After initiation of treatment with bisphosphonates, the number of fractures and their frequency decreased. These results are consistent with the study by Astrom et al. which demonstrated that bone mineral density improves with long-term intravenous bisphosphonates and is more beneficial if physiotherapy is added.6

Following the recovery of a severe, surgically corrected, left femur fracture, it was decided to initiate treatment with subcutaneous denosumab due to the difficulty of intravenous administration of bisphosphonates, as this drug has the same antiresortive properties as bisphosphonates and has a simpler administration route considering the preexisting conditions of the patient (cerebral palsy, epilepsy).

Semler et al. studied the use of denosumab in patients with OI type VI showing favorable results in a period of 2 years. During this process, deoxypyridinoline (also called pyrilinks-D) was measured to verify its efficacy.9

Deoxypyridinoline or pyrilinks-D is one of two pyridinium cross-links that provide structural rigidity to type I collagen found in bone. It is excreted and measured unmetabolized in the urine and is a specific marker of bone resorption and osteoclastic activity.12

The results in the study carried out by Semler et al. showed a decrease in bone resorption with decreasing levels of deoxypyridinoline in urine9 which was also evident in our case after the first dose of denosumab.

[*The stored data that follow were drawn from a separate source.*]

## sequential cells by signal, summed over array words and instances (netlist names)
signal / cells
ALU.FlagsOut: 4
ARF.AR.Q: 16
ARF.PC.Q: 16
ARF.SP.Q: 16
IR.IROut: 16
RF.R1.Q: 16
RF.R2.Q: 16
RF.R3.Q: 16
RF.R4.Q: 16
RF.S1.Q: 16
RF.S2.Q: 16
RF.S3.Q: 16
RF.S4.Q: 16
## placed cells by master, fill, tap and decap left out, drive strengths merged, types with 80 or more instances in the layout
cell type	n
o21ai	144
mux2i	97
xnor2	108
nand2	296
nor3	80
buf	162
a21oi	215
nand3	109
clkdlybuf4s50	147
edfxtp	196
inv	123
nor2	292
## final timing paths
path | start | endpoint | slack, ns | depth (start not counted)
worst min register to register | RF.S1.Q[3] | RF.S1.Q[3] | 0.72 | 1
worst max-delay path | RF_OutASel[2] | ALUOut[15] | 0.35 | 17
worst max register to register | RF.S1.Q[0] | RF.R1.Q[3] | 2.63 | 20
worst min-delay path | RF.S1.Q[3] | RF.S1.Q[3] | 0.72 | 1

The interval between the denosumab injections was chosen based on experience from adults with osteoporosis. However the results on studies performed by Semler and Hoyer et al. indicate that a 6-month interval might be too long for patients with OI. An 8–10-week interval seems more appropriate to ensure a constant suppression of bone resorption by osteoclasts.9

In addition to its efficacy in normalizing bone resorption in patients with OI, denosumab potentially offers another advantage compare to the bisphosphonates. The humanized antibody degrades within 3–4 months after injection and hence does not remain the body. Bisphosphonates are stored in the skeleton for years, a fact that has led to a debate about their long-term safety use for children.7,9

According to Hoyer-Kuhn et al., treatment with denosumab should be continued till the end of growth, similar to the currently use regime for biphosphonates. Bone turn over is especially high during childhood and adolescents, and a strong effect of an antiresortive treatment can be expected, this might also decrease the risk of rebound effect after the end of therapy.8

So far the patient has received three doses of denosumab with intervals of 6 months between each dose with satisfactory results, improving her quality of life significantly.

OI is a rare congenital disorder whose treatment is focused on improving quality of life. Bisphosphonate therapy remains a suitable pharmacological option to improve bone density in these patients but studies with denosumab show that this drug is also effective and thus, it should be considered as an alternative to bisphosphonates as first-line therapy for osteogenesis imperfecta.

The authors declare no conflict of interest.